大砲とスタンプ9巻

完結。主人公マルチナについてはこれまでの話で一通り遍歴を経て9巻開始時点で覚悟完了してるので最終巻は消化試合というか自身の物語にケリをつけにいくことになる。任地の戦場を中心にして、上流階級に下層階級、自分の故郷、敵陣営にも限りなく近い現場まで、行けそうなとこは全部を巡った上で、最後に自分の戦う戦場を決める。ここまで主人公が自分で見れる範囲の視野をちゃんと全部見渡した上で元の立ち位置に改めて戻る王道の大河ドラマは昨今割と珍しい気がする。

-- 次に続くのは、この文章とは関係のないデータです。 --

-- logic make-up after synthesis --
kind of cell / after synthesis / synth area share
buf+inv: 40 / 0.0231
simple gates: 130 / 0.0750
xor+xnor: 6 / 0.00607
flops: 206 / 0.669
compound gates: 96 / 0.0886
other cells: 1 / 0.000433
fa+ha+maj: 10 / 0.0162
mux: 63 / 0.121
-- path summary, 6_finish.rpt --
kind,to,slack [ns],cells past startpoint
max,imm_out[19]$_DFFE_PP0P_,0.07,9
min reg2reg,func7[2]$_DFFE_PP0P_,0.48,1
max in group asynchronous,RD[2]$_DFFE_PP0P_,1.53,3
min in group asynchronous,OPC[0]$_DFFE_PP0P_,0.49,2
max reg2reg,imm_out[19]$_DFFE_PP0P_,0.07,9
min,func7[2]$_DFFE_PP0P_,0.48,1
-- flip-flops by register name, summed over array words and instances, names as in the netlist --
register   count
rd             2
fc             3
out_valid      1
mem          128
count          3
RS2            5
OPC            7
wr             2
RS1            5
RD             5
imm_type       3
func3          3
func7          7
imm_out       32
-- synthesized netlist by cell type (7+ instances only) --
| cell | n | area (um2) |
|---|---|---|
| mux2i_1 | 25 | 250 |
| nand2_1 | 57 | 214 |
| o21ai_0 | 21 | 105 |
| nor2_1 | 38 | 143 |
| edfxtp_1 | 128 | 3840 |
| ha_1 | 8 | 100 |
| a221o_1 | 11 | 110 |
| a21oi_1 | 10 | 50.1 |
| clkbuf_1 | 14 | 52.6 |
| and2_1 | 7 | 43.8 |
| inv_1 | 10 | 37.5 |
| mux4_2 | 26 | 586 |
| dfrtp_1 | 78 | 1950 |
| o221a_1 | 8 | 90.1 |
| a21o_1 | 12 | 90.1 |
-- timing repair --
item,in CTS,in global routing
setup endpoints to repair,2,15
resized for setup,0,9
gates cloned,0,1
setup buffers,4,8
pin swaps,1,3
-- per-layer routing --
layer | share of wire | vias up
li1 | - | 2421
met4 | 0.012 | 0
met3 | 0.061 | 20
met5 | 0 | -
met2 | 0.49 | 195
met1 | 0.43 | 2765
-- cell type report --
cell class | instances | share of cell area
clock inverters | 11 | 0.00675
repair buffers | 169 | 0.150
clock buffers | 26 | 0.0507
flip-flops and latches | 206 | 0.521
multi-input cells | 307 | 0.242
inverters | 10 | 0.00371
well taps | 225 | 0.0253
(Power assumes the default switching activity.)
**config.mk**
```make
export PLATFORM = sky130hd
export DESIGN_NAME = pc_stack_unit
export DESIGN_NICKNAME = d
export VERILOG_FILES = /design/src/rtl/pc_stack_unit.sv
export SDC_FILE = /design/constraint.sdc
export NUM_CORES = 1
export LEC_CHECK = 0
export BUFFER_PORTS_ARGS = -buffer_cell sky130_fd_sc_hd__buf_2
export CAP_MARGIN = 0
export CORE_ASPECT_RATIO = 1.5
export CORE_MARGIN = 8
export CORE_UTILIZATION = 45
export DETAILED_ROUTE_END_ITERATION = 7
export PLACE_DENSITY = 0.78
export SLEW_MARGIN = 10
export SYNTH_ARGS = -nofsm -noshare
export SYNTH_HDL_FRONTEND = slang
export SYNTH_SLANG_ARGS = --single-unit
export TNS_END_PERCENT = 30
```
**constraint.sdc**
```tcl
create_clock -name clk -period 2.75 [get_ports clk]
set_clock_uncertainty 0.2 [all_clocks]
set_input_delay 0 -clock clk [delete_from_list [all_inputs] [get_ports clk]]
set_output_delay 0 -clock clk [all_outputs]
set_load 0.02 [all_outputs]
```
==> src/rtl/z3_busmaster_arbiter_pkg.sv <==
// Shared definitions for the Zorro III bus-master arbiter: state encodings,
// parameter defaults and the counter-width helper.
package z3_busmaster_arbiter_pkg;

    typedef enum logic [2:0] {
        ARB_IDLE      = 3'd0,
        ARB_REQ       = 3'd1,
        ARB_WAIT_FREE = 3'd2,
        ARB_OWN       = 3'd3,
        ARB_RELEASE   = 3'd4
    } arb_state_e;

    localparam int GRANT_TIMEOUT_DEF = 255;
    localparam int MAX_TENURE_DEF    = 64;
    localparam int HOLDOFF_DEF       = 2;

    // One spare bit so the terminal value itself is representable.
    function automatic int cnt_width(input int n);
        return $clog2(n) + 1;
    endfunction

endpackage

==> src/rtl/z3_busmaster_arbiter_sat_counter.sv <==
// Saturating up-counter with synchronous clear; holds at MAX instead of wrapping.
module sat_counter #(
    parameter int          WIDTH = 8,
    parameter int unsigned MAX   = 255
) (
    input  logic             CLK,
    input  logic             IORST_n,
    input  logic             i_clr,
    input  logic             i_en,
    output logic [WIDTH-1:0] o_count
);

    localparam logic [WIDTH-1:0] MAX_V = WIDTH'(MAX);

    logic [WIDTH-1:0] r_count;

    // NOTE: sequential state is written with <= only, so every flop samples pre-edge values.
    always_ff @(posedge CLK or negedge IORST_n) begin
        if (!IORST_n) begin
            r_count <= '0;
        end else if (i_clr) begin
            r_count <= '0;
        end else if (i_en && (r_count != MAX_V)) begin
            r_count <= r_count + 1'b1;
        end
    end

    assign o_count = r_count;

endmodule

覚悟完了してるのでマルチナの決断は早く展開も早い。そんな中マルチナが自分自身で決めた戦いの結果を突きつけるボイコ曹長のシーンはすごかった。上から命令されたのでも敵から攻撃されて反撃するのでもない、自分が選択して決断した戦い、他人にその責任を押し付けず受け止めろとマルチナに諭した曹長が自らの死をもってその最も重い意味を見せつける。読んでからしばらく経った今でも思い出すと胃が重くなる。

ところで、大砲とスタンプのタイトルについて。

スタンプの意味するとこの書類仕事は戦争の現場の銃弾のリアルと最も遠いイメージ対比を意識したものだろう。直接的には前線に対する補給というやつ。軍事モノ軍記モノで兵站を軽視した勇猛果敢な将軍が裏をかかれる例のアレ。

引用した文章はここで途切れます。